La soluzione individuata dal progetto prevede la riapertura a cielo aperto di circa 150 metri del tratto finale del torrente, oggi tombinato. Rimarrà invece coperto il tratto di circa 100 metri che si sviluppa in corrispondenza dell’attuale infrastruttura stradale, sul quale saranno effettuate tutte le necessarie verifiche strutturali e idrauliche.
Nel segmento riportato a cielo aperto sarà ampliata la sezione di deflusso attraverso la realizzazione e l’adeguamento delle opere di sponda e di fondo, oltre all’inserimento di specifiche protezioni contro fenomeni erosivi e di scalzamento.

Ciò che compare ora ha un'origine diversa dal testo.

**config.mk**
```make
export PLATFORM = sky130hd
export DESIGN_NAME = axi_link_pair
export DESIGN_NICKNAME = d
export VERILOG_FILES = /design/src/rtl/axi_link_pair.sv
export SDC_FILE = /design/constraint.sdc
export NUM_CORES = 2
export LEC_CHECK = 0
export CORE_AREA = 3 3 491 493
export CTS_BUF_LIST = sky130_fd_sc_hd__clkbuf_8 sky130_fd_sc_hd__clkbuf_16
export CTS_CLUSTER_SIZE = 20
export DETAILED_ROUTE_END_ITERATION = 10
export DIE_AREA = 0 0 494 496
export PLACE_DENSITY = 0.58
export SETUP_SLACK_MARGIN = 0.1
export SYNTH_ARGS = -nofsm -noshare
export SYNTH_HDL_FRONTEND = slang
export SYNTH_SLANG_ARGS = --single-unit
```
**constraint.sdc**
```tcl
create_clock -name clk -period 5.8 [get_ports clk]
set_input_delay 1.16 -clock clk [delete_from_list [all_inputs] [get_ports clk]]
set_output_delay 1.16 -clock clk [all_outputs]
set_load 0.01 [all_outputs]
```
--- src/rtl/button_reader.sv ---
// Debounced push-button reader: 2-flop synchroniser, press/release FSM,
// strobes and wrapping press counter. Optional long press: BUTTON_LONG_PRESS_EN.
module button_reader #(
    parameter int DEBOUNCE_CYCLES = 120000,
    parameter int LONG_CYCLES     = 12000000,
    parameter int CNT_W           = 8,
    parameter int ACTIVE_LOW      = 1
) (
    input  logic             CLK,
    input  logic             RST_N,
    input  logic             BTN,
    output logic             PRESSED,
    output logic             PRESS,
    output logic             RELEASE,
    output logic             LONG,
    output logic [CNT_W-1:0] COUNT
);

    localparam int DW = $clog2(DEBOUNCE_CYCLES);
    localparam logic IDLE_LVL = (ACTIVE_LOW != 0);
    localparam logic [DW-1:0] DLAST = DW'(DEBOUNCE_CYCLES - 1);

    typedef enum logic [1:0] {
        RELEASED,
        ARM_PRESS,
        HELD,
        ARM_RELEASE
    } state_t;

    logic             sync1_q;
    logic             sync2_q;
    logic             act;
    state_t           state_q;
    state_t           state_d;
    logic [DW-1:0]    dcnt_q;
    logic [DW-1:0]    dcnt_d;
    logic             pressed_d;
    logic             press_d;
    logic             release_d;
    logic [CNT_W-1:0] count_d;

    // Two-flop synchroniser, reset to the idle pin level
    always_ff @(posedge CLK) begin
        if (!RST_N) begin
            sync1_q <= IDLE_LVL;
            sync2_q <= IDLE_LVL;
        end else begin
            sync1_q <= BTN;
            sync2_q <= sync1_q;
        end
    end

    assign act = sync2_q ^ IDLE_LVL;

    // State, debounce counter and registered outputs
    always_ff @(posedge CLK) begin
        if (!RST_N) begin
            state_q <= RELEASED;
            dcnt_q  <= '0;
            PRESSED <= 1'b0;
            PRESS   <= 1'b0;
            RELEASE <= 1'b0;
            COUNT   <= '0;
        end else begin
            state_q <= state_d;
            dcnt_q  <= dcnt_d;
            PRESSED <= pressed_d;
            PRESS   <= press_d;
            RELEASE <= release_d;
            COUNT   <= count_d;
        end
    end

    // Next-state logic: every reversal of act restarts acceptance
    always_comb begin
        state_d   = state_q;
        dcnt_d    = dcnt_q;
        pressed_d = PRESSED;
        press_d   = 1'b0;
        release_d = 1'b0;
        count_d   = COUNT;
        unique case (state_q)
            RELEASED: begin
                if (act) begin
                    state_d = ARM_PRESS;
                    dcnt_d  = '0;
                end
            end
            ARM_PRESS: begin
                if (!act) begin
                    state_d = RELEASED;
                end else if (dcnt_q == DLAST) begin
                    state_d   = HELD;
                    pressed_d = 1'b1;
                    press_d   = 1'b1;
                    count_d   = COUNT + CNT_W'(1);
                end else begin
                    dcnt_d = dcnt_q + DW'(1);
                end
            end
            HELD: begin
                if (!act) begin
                    state_d = ARM_RELEASE;
                    dcnt_d  = '0;
                end
            end
            ARM_RELEASE: begin
                if (act) begin
                    state_d = HELD;
                end else if (dcnt_q == DLAST) begin
                    state_d   = RELEASED;
                    pressed_d = 1'b0;
                    release_d = 1'b1;
                end else begin
                    dcnt_d = dcnt_q + DW'(1);
                end
            end
            default: begin
                state_d = RELEASED;
            end
        endcase
    end

`ifdef BUTTON_LONG_PRESS_EN
    localparam int HW = $clog2(LONG_CYCLES);
    localparam logic [HW-1:0] HLAST = HW'(LONG_CYCLES - 1);

    logic          enter_held;
    logic [HW-1:0] hcnt_q;
    logic          ldone_q;

    assign enter_held = (state_q == ARM_PRESS) && (state_d == HELD);

    // Hold timer: runs in HELD, frozen while arming a release, one LONG per press
    always_ff @(posedge CLK) begin
        if (!RST_N) begin
            hcnt_q  <= '0;
            ldone_q <= 1'b0;
            LONG    <= 1'b0;
        end else if (enter_held) begin
            hcnt_q  <= '0;
            ldone_q <= 1'b0;
            LONG    <= 1'b0;
        end else if (state_q == HELD) begin
            LONG <= 1'b0;
            if (hcnt_q == HLAST) begin
                if (!ldone_q) begin
                    LONG    <= 1'b1;
                    ldone_q <= 1'b1;
                end
            end else begin
                hcnt_q <= hcnt_q + HW'(1);
            end
        end else begin
            LONG <= 1'b0;
        end
    end
`else
    assign LONG = 1'b0;
`endif

endmodule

È inoltre prevista la realizzazione di argini per limitare l’espansione delle piene e proteggere le zone abitate dal rischio di allagamento.
Successivamente si procederà all’adeguamento idraulico del tratto terminale tombinato del Fosso Buonviaggio, al fine di limitare il rischio che le portate provenienti dai due corsi d’acqua possano sommarsi nelle aree circostanti.
Ulteriori interventi interesseranno i settori più a valle, dove saranno valutate opere di riprofilatura dell’alveo, consolidamento delle sponde, rimozione dei materiali accumulati e adeguamento dei manufatti che ostacolano il regolare deflusso delle acque.
Il costo stimato dell’intervento è di circa 3 milioni di euro, di cui un milione destinato alle opere idrauliche e due milioni alle opere strutturali.